A dual Grade One winner in America, he faces an altogether different test in Berkshire as he will be racing on grass for the first time, and the straight mile presents another new challenge for him.
"He's a very exciting horse. For us to get a horse like him is incredible," said O'Brien. "He's been very natural and very relaxed. He's a big powerhouse of a horse. I'd say his trip is around a mile and he could end up at the Breeders' Cup again."
Paul Deegan's Sruthan is a second Irish contender and is on the up having won his last two races at Group Three level, but the trainer is well aware this will require another step forward.
"He won't be out of place," said Deegan. "It's a bit of a shot in the dark, although it looks a better race now than it might have done a week or so ago. Originally it looked a penalty kick for Olympic Glory but now with Verrazano and Chopin, it's a good race.
"He's done little wrong, he's won four of his seven races and the last two were Group Threes. There are not many Group Twos he can go for.
"I thought he always wanted good ground to be seen at his best but his last two races have been on soft and they've been his best, so he's versatile. There's a couple in there that might want it soft.
"We'll know more after this. We went to the Gladness thinking he needed the run, but he won it well. I felt before that he'd improve for the race and he certainly has at home. Whether he's a Group One horse or not we'll find out."
Frankie Dettori believes the race is the perfect starting point for Olympic Glory.
Richard Hannon's colt impressed hugely in first-time blinkers when winning the Queen Elizabeth II Stakes but was last seen trailing home behind American superstar Wise Dan in the Breeders' Cup Mile on firm ground at Santa Anita.

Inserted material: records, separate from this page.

==> run.sh <==
#!/bin/bash
# OpenROAD 26Q1-2900-gdf79404cd8, Yosys 0.63+post, stock flow scripts
make -C /OpenROAD-flow-scripts/flow DESIGN_CONFIG=/design/flow/config.mk WORK_HOME=/design/flow/orfs finish
==> constraint.sdc <==
current_design Branch_Predictor_with_tag

set clk_period 15.2
set clk_io_pct 0.2

create_clock -name clk0 -period $clk_period [get_ports {clk}]

set non_clock_inputs [all_inputs -no_clocks]
set_input_delay [expr $clk_period * $clk_io_pct] -clock clk0 $non_clock_inputs
set_output_delay [expr $clk_period * $clk_io_pct] -clock clk0 [all_outputs]
==> config.mk <==
export PLATFORM = sky130hd
export DESIGN_NAME = Branch_Predictor_with_tag
export DESIGN_NICKNAME = Branch_Predictor_with_tag
export VERILOG_FILES = /design/flow/design.v
export SDC_FILE = /design/flow/constraint.sdc
export NUM_CORES = 4
export LEC_CHECK = 1
export CORE_UTILIZATION = 40
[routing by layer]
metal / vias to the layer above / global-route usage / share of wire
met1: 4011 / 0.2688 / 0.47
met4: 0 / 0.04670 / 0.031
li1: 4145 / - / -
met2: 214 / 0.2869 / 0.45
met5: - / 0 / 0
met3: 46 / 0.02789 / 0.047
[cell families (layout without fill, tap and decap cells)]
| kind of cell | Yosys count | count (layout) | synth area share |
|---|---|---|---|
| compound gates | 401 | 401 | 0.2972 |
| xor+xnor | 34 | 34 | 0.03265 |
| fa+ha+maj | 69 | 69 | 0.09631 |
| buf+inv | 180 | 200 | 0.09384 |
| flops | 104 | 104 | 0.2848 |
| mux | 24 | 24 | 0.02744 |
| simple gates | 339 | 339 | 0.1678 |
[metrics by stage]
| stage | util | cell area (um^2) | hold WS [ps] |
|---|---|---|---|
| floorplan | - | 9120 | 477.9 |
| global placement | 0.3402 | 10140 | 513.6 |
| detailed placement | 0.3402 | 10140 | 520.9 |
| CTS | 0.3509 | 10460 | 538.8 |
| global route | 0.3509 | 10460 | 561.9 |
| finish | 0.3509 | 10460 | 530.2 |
===== design/flow/config.mk =====
export PLATFORM = sky130hd
export DESIGN_NAME = Branch_Predictor
export DESIGN_NICKNAME = Branch_Predictor
export VERILOG_FILES = /design/flow/design.v
export SDC_FILE = /design/flow/constraint.sdc
export NUM_CORES = 4
export LEC_CHECK = 1
export CORE_UTILIZATION = 50

===== design/flow/constraint.sdc =====
current_design Branch_Predictor

set clk_period 11.6
set clk_io_pct 0.2

create_clock -name clk0 -period $clk_period [get_ports {clk}]

set non_clock_inputs [all_inputs -no_clocks]
set_input_delay [expr $clk_period * $clk_io_pct] -clock clk0 $non_clock_inputs
set_output_delay [expr $clk_period * $clk_io_pct] -clock clk0 [all_outputs]
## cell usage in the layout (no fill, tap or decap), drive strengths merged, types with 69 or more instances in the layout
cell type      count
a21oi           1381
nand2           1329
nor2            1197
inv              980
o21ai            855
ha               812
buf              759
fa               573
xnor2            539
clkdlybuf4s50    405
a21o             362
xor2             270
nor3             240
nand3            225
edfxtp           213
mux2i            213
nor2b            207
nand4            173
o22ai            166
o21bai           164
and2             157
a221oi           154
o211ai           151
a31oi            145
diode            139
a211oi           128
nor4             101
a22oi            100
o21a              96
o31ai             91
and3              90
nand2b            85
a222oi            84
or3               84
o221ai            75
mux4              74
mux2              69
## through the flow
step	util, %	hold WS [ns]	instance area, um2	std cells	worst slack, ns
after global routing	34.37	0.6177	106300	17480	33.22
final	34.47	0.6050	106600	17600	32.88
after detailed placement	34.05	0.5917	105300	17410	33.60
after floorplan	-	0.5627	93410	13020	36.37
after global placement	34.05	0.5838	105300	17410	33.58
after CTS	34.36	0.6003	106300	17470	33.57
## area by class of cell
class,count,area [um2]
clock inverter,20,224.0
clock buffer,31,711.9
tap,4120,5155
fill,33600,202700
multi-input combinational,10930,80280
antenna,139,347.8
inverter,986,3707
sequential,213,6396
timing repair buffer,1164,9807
==> flow/run.sh <==
#!/bin/bash
# OpenROAD 26Q1-2900-gdf79404cd8, Yosys 0.63+post, stock flow scripts
make -C /OpenROAD-flow-scripts/flow DESIGN_CONFIG=/design/flow/config.mk WORK_HOME=/design/flow/orfs finish
==> flow/config.mk <==
export PLATFORM = sky130hd
export DESIGN_NAME = jtlb
export DESIGN_NICKNAME = jtlb
export VERILOG_FILES = /design/flow/design.v
export SDC_FILE = /design/flow/constraint.sdc
export NUM_CORES = 4
export LEC_CHECK = 1
export CORE_UTILIZATION = 50
export SYNTH_MEMORY_MAX_BITS = 65536
==> flow/design.v <==
`timescale 1 ns / 1 ps
`default_nettype none
module jtlb(
	input wire clk,
	input wire phi1,
	input wire phi2,
	input wire [63:0] jtlbva,
	input wire jtlbreq,
	input wire jtlbwr,
	output reg [31:0] jtlbpa,
	output reg jtlbcache,
	output reg jtlbmiss,
	output reg jtlbade,
	output reg jtlbinval,
	output reg jtlbmod,
	input wire tlbr,
	input wire tlbwi,
	input wire tlbwr,
	input wire tlbp,
	input wire [31:0] cp0status,
	input wire [63:0] cp0entryhi,
	input wire [63:0] cp0entrylo0,
	input wire [63:0] cp0entrylo1,
	input wire [31:0] cp0pagemask,
	input wire [31:0] cp0index,
	input wire [4:0] cp0random,
	output reg cp0jtlbshut,
	output wire cp0setentryhi,
	output wire [63:0] cp0entryhi_,
	output wire [63:0] cp0entrylo0_,
	output wire [63:0] cp0entrylo1_,
	output wire [31:0] cp0pagemask_,
	output wire [31:0] cp0index_,
	input wire [1:0] mode,
	input wire mode64
);
localparam
DECINVALID = 0,
DECREGRS = 1,
DECREGRT = 2,
DECREGFS = 3,
DECREGFT = 4,
DECZIMM = 5,
DECSIMM = 6,
DECALU = 7,  
DECSETRD = 12,
DECSETRT = 13,
DECMEMRD = 14,
DECMEMWR = 15,
DECSIGNED = 16,
DECSHIMM = 17,  
DECSHIMM32 = 18,
DECTARGR = 19,  
DECLOAD = 25,
DECSZ = 26,  
DECDWORD = 29,
DECLLSC = 30,
DECSTORE = 31,
DECCOND = 32,  
DECBRANCH = 36,
DECLIKELY = 37,
DECLINK = 38,
DECJUMP = 39,
DECJUMPREG = 40,
DECPANIC = 41,
DECWHY = 42,  
DECSYSCALL = 47,
DECBREAK = 48,
DECSETFD = 49,
DECSETFT = 50,
DECCACHE = 51,
DECDCACHE = 52,
DECCACHEOP = 53,  
DECERET = 56,
DECTLBR = 57,
DECTLBWI = 58,
DECTLBWR = 59,
DECTLBP = 60,
DECLONGALU = 61,
DECTRAP = 62,
DECCOP = 63,
DEC64 = 64,
DECMTC0 = 65,
DECMFC0 = 66,
ALUNOP = 0,
ALUADD = 1,
ALUSUB = 2,
ALUAND = 3,
ALUOR = 4,
ALUNOR = 5,
ALUXOR = 6,
ALUSLL = 7,
ALUSRL = 8,
ALUSRA = 9,
ALUMUL = 10,
ALUDIV = 11,
ALULUI = 12,
ALUADDIMM = 13,
ALUSLT = 14,
ALUMFLO = 15,
ALUMFHI = 16,
ALUMTLO = 17,
ALUMTHI = 18,
CONDAL = 0,
CONDEQ = 1,
CONDNE = 2,
CONDGE = 3,
CONDGT = 4,
CONDLE = 5,
CONDLT = 6,
CONDGET = 7,
CONDGEUT = 8,
CONDLTT = 9,
CONDLTUT = 10,
SZWORD = 0,
SZBYTE = 1,
SZHALF = 2,
SZLEFT = 3,
SZRIGHT = 4,
SZDWORD = 8,
SZDLEFT = 11,
SZDRIGHT = 12,
WHYINTR = 5'h0,
WHYTLBM = 5'h1,
WHYTLBL = 5'h2,
WHYTLBS = 5'h3,
WHYADEL = 5'h4,
WHYADES = 5'h5,
WHYIBE = 5'h6,
WHYDBE = 5'h7,
WHYSYSC = 5'h8,
WHYBRPT = 5'h9,
WHYRSVD = 5'h10,
WHYCPU = 5'h11,
WHYOVFL = 5'h12,
WHYTRAP = 5'h13,
WHYFPE = 5'h15,
WHYWAT = 5'h23,
WHYRST = 5'h31,
WHYNMI = 5'h30,
WHYIADE = 5'h29,
WHYITLB = 5'h28,
IE = 0,
EXL = 1,
ERL = 2,
KSU = 3,
UX = 5,
SX = 6,
KX = 7,
IM = 8,
SR = 20,
TS = 21,
BEV = 22,
RE = 25,
FR = 26,
RP = 27,
CU = 28,
KERN = 0,
SUPR = 1,
USER = 2,
IP = 8,
BD = 31,
K0 = 0,
BE = 15,
EP = 24
;
	localparam MASK = 205;
	localparam REG = 190;
	localparam VPN = 141;
	localparam GLOBAL = 140;
	localparam ASID = 128;
	localparam PFN = 6;
	localparam CACHE = 3;
	localparam DIRTY = 2;
	localparam VALID = 1;
	reg [255:0] tlbent[0:31];
	reg [31:0] tlbhit;
	reg [255:0] hitent;
	reg [4:0] hit;
	reg mapped, unmapped, cached, compat;
	wire [7:0] asid = cp0entryhi[7:0];
	wire [63:0] va = tlbp ? cp0entryhi : jtlbva;
	integer i;
	always @(*)
		for(i = 0; i < 32; i = i + 1)
			tlbhit[i] = ((tlbent[i][VPN+26:VPN] ^ va[39:13]) & {{8{mode64}}, 7'h7f, ~tlbent[i][MASK+11:MASK]}) == 0 &&
				(!mode64 || jtlbva[63:62] == tlbent[i][REG+1:REG]) &&
				(tlbent[i][GLOBAL] || tlbent[i][ASID+7:ASID] == asid);
	always @(*) begin
		hit = 5'bx;
		for(i = 31; i >= 0; i = i - 1)
			if(tlbhit[i])
				hit = i[4:0];
		if(tlbr)
			hit = cp0index[4:0];
		hitent = tlbent[hit];
	end
	assign cp0index_ = {tlbhit == 0, 26'd0, hit};
	assign cp0pagemask_ = hitent[223:192];
	assign cp0entryhi_ = hitent[191:128];
	assign cp0entrylo1_ = hitent[127:64];
	assign cp0entrylo0_ = hitent[63:0];
	assign cp0setentryhi = tlbr || jtlbmiss || jtlbinval || jtlbmod;
	wire [12:0] mask = {hitent[MASK+11:MASK], 1'b0};
	wire [19:0] pfnmask = {8'h0, hitent[MASK+11:MASK]};
	wire half = (mask & ~(mask - 1) & jtlbva[24:12]) != 0;
	wire [63:0] entry = half ? hitent[127:64] : hitent[63:0];
	always @(*)
		if(jtlbreq) begin
			mapped = 0;
			unmapped = 0;
			cached = 0;
			compat = 1;
			case({mode, mode64})
			3'b100: mapped = jtlbva[63:31] == 0;
			3'b101: mapped = jtlbva[63:39] == 0;
			3'b010: mapped = jtlbva[63:31] == 0 || jtlbva[63:29] == 35'h7fffffffe;
			3'b011: mapped = jtlbva[63:39] == 0 || jtlbva[63:40] == 24'h400000 || jtlbva[63:29] == 35'h7fffffffe;
			3'b000: begin
				mapped = jtlbva[63:31] == 0 || ~jtlbva[63:30] == 0;
				unmapped = !mapped;
				cached = !jtlbva[29];
			end
			3'b001:
				casez(jtlbva)
				64'h00000000_zzzzzzzz, 64'h40000000_zzzzzzzz, 64'hc0000000_zzzzzzzz, {32'hffffffff, 4'b11zz, 28'bz}:
					mapped = 1;
				{1'b1, 63'bz}: begin
					unmapped = 1;
					compat = 0;
					cached = jtlbva[61:59] != 2;
				end
				{32'hffffffff, 4'b10zz, 28'bz}: begin
					unmapped = 1;
					cached = !jtlbva[29];
				end
				endcase
			default: jtlbade = 1;
			endcase
		end
	always @(*) begin
		jtlbcache = 0;
		jtlbmiss = 0;
		jtlbade = 0;
		jtlbmod = 0;
		jtlbinval = 0;
		cp0jtlbshut = 0;
		jtlbpa = 32'hx;
		if(jtlbreq) begin
			if(unmapped) begin
				jtlbpa = jtlbva[31:0];
				if(compat)
					jtlbpa[31:29] = 0;
				jtlbcache = cached;
			end else if(mapped)
				if(tlbhit == 0 || cp0status[TS])
					jtlbmiss = 1;
				else if((tlbhit & tlbhit - 1) != 0) begin
					jtlbmiss = 1;
					cp0jtlbshut = 1;
				end else begin
					jtlbpa = {entry[PFN+19:PFN] & ~pfnmask | jtlbva[31:12] & pfnmask, jtlbva[11:0]};
					jtlbinval = !entry[VALID];
					jtlbmod = !entry[DIRTY] && jtlbwr;
					jtlbcache = entry[CACHE+2:CACHE] != 2;
				end
			else
				jtlbade = 1;
		end
	end
	wire [4:0] wrtarg = tlbwr ? cp0random : cp0index[4:0];
	always @(posedge clk)
		if(phi2)
			if(tlbwr || tlbwi)
				tlbent[wrtarg] <= {39'd0, cp0pagemask[24:13], 13'd0,
					cp0entryhi[63:62], 22'd0, cp0entryhi[39:13], cp0entrylo0[0] && cp0entrylo1[0], 4'd0, cp0entryhi[7:0],
					38'd0, cp0entrylo1[25:1], 39'd0, cp0entrylo0[25:0]};
	initial
		for(i = 0; i < 32; i = i + 1)
			tlbent[i] = 0;
endmodule
==> flow/constraint.sdc <==
current_design jtlb

set clk_period 380.6
set clk_io_pct 0.2

create_clock -name clk0 -period $clk_period [get_ports {clk}]

set non_clock_inputs [all_inputs -no_clocks]
set_input_delay [expr $clk_period * $clk_io_pct] -clock clk0 $non_clock_inputs
set_output_delay [expr $clk_period * $clk_io_pct] -clock clk0 [all_outputs]
==> summary.txt <==
Implementation run completed; key figures follow.

Synthesis:
- The run gives the area fraction in full adders, half adders and majority gates as 0.0205%.
- Yosys reported that registers with async set or reset make up 0%.
- The run puts the area of the synthesized netlist per yosys stat at 0.146 mm^2.
- The synthesized netlist contains 107 unique library cells.
- The run puts the number of flip-flops and latches in the synthesized netlist at 3236.
- The run puts the share of the synthesized area in the top cell type at 66.3%.
- The run puts the share of synthesized area spent on multiplexers at 4.31%.
- The run puts the cell area after technology mapping at 0.146 mm^2.
- The run puts the xor and xnor fraction of the mapped netlist area at 6.99%.
- In this run, the synthesized area fraction spent on and/or/nand/nor cells is recorded as 12.7%.
- The run puts the cell count listed in synth_stat.txt at 11250.
- Counting instances in the post-synthesis netlist gives the leading cell types as edfxtp_1, nand2_1, xor2_1.
- The run gives the post-synth tally of flip-flops with integrated enable as 3232.
- The run puts the mean instance size in the synthesized netlist at 13.0 um^2.
- In the synthesized netlist, the dominant kind of combinational cell is simple AND/OR/NAND/NOR gates.
- The run puts the number of instances in the synthesized netlist at 11250.
- edfxtp_1 is the most common cell in the netlist.
- By area the synthesized netlist is led by edfxtp_1, nand2_1, xor2_1.
- The run gives the fraction of the mapped netlist area in compound gates as 6.38%.
- Per the synthesis report, the dominant area consumer among library cells is edfxtp_1.
- The run gives the number of warning messages in the yosys log as 8.
- The commonest register cell is edfxtp_1.

CTS:
- The tree is rooted in a clkbuf_16.
- The clock H-tree reported by CTS has 5 levels.
- Buffers inserted during clock tree synthesis total 345.
- The run puts the count of instances resized after the clock tree is built at 0.
- The run puts the number of post-CTS setup repair buffers at 0.
- The run gives the buffer depth of the longest clock path as 4.
- Hold repair after CTS inserted 0 buffers.
- TritonCTS built the clock tree.
- The run puts the register clock-pin slew on the reported worst setup and hold paths at 0.06 ns.

Routing:
- After detailed routing, the average wire length per cell comes to 32.2 um.
- The run puts the total number of vias at 97464.
- The run puts the iteration count of the initial detailed-routing pass at 6.
- The script parses the final routing iteration and logs DRC violations as 0.
- Once iteration 0 of detailed routing completed, the report listed 7681 DRC markers.
- The routed design shows a via density per instance of 6.14.
- The run puts the total wire length at 511000 um.
- The run puts the number of routed nets with antenna violations at 0.

Outcome:
- The run finished with clean final reports.

Cells and area:
- The run puts the post-route core utilization at 56.9%.
- The run puts the layout overhead on the synthesized area at 13.1%.
- The run puts the post-route standard cell area excluding fillers at 0.166 mm^2.
- The layout summary lists the proportion of cells stronger than drive strength 1 as 10.0%.
- The run gives the post-layout instance count excluding filler cells as 15869.

Critical path:
- According to the timing report, the arrival time at the worst endpoint equals 88.80 ns.
- The run puts the required time at the worst-slack endpoint at 304.48 ns.
- The run gives the maximum fanout encountered on the critical timing path as 85.
- The critical path starts at tlbp.
- The run gives the critical setup path kind as primary input to output pin.
- The run gives the launching element type of the critical path as a primary input.
- The run gives the critical path capture point type as an output pin.

Flow run:
- The tool flagged a number of max-cap violations equal to 0.
- Across all stage logs, warnings added up to 223.

Final timing:
- The run gives the number of unconstrained endpoints as 4.
- The run gives the slew of the pin with the lowest slew margin as 1.32 ns.
- Summed over all failing endpoints, the final setup total negative slack is 0 ns.
- In this run the tightest slew margin relative to its limit is 11.2%.
- Setup repair after global routing left no endpoint under its margin.
- The most critical hold endpoint after final layout shows a slack of 75.62 ns.
- The run gives the final clock period utilization by the worst path as 43.3%.
- The run gives the final count of negative-setup-slack endpoints as 0.
- The run gives the fmax as 6.06 MHz.
- The routed design could run at a clock period as short as 164.92 ns.
- The run puts the total count of hold-check failures in the final report at 0.
- The run gives the final tally of max-slew violations as 0.
- The timer found 4 register pins that no clock reaches; their paths are not timed.

Pwr:
- Per the power-grid run, VDD falls by no more than 0.00372 mV.
- The run puts the total power divided by cell area at 4.89 mW/mm^2.
- The run gives the leakage power total as 57.3 nW.

GRT:
- The number of global-route vias before repair is 100005.
- The run puts the total routing usage reported by global routing at 38.2%.
- The run puts the initial antenna violation count at 36.
- The run puts the total overflow reported by the global router at 0.
- The run gives the first-pass GRT wire length as 718000 um.
- Entering global routing, the biggest net connects 128 pins.

Die:
- The run puts the effective utilization at floorplan at 50.3%.
- Per the OpenROAD floorplan log, the width of the die is 543 um.
- The run puts the overall die height at 543 um.
- The floorplan has 198 rows.
- The run puts the number of primary I/O pins at 664.
- In this run the standard cell core region covers 0.291 mm^2.
- According to the floorplan report, the total die area is 0.295 mm^2.

Hold path:
- The run gives the startpoint of the lowest-slack hold path as cp0entryhi[15].
- The run gives the type of the worst min-delay path as primary input to flip-flop.
- The run gives the number of cells on the worst hold path as 1.

Place:
- The run gives the number of port buffers as 307.
- Detailed placement ended at an HPWL of 321000 um.
- The run puts the instance area at placement at 0.155 mm^2.
- Per the placement report, the placed cell count is 15193.
- The run puts the routability congestion estimate from global placement at 1.02.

"I've ridden him work three times and he only does enough, that's why he wears the headgear," Dettori told Racing UK. "He seems in tremendous shape, is best on a straight track and a mile is ideal for him. It looks the perfect starting point.
"Every Group One is hard to win so we certainly won't be taking anything for granted. We'll just do our own thing and hope it is good enough. One thing is he has won first time out at two and first time out at three, so I hope it's the same again at four."
Hannon also runs Montiridge, the mount of Richard Hughes, but believes Olympic Glory is a worthy favourite.
"We know he has the class - he won the QEII Stakes at Ascot last year - and, though that was in a mudbath, people seem to forget that on good ground he finished second to Dawn Approach in a Coventry and ran Moonlight Cloud to a short head in the Prix Jacques le Marois at Deauville," he told his website.
"We have no qualms about the going and he has a favourite's chance.
"We also run Montiridge, who is rated 10lb inferior to Olympic Glory. This is a step up in class for him but, though he was beaten fair and square by Tullius in the Sandown Mile, unlike the winner he did not have a run under his belt, so hopefully our fellow can improve on that."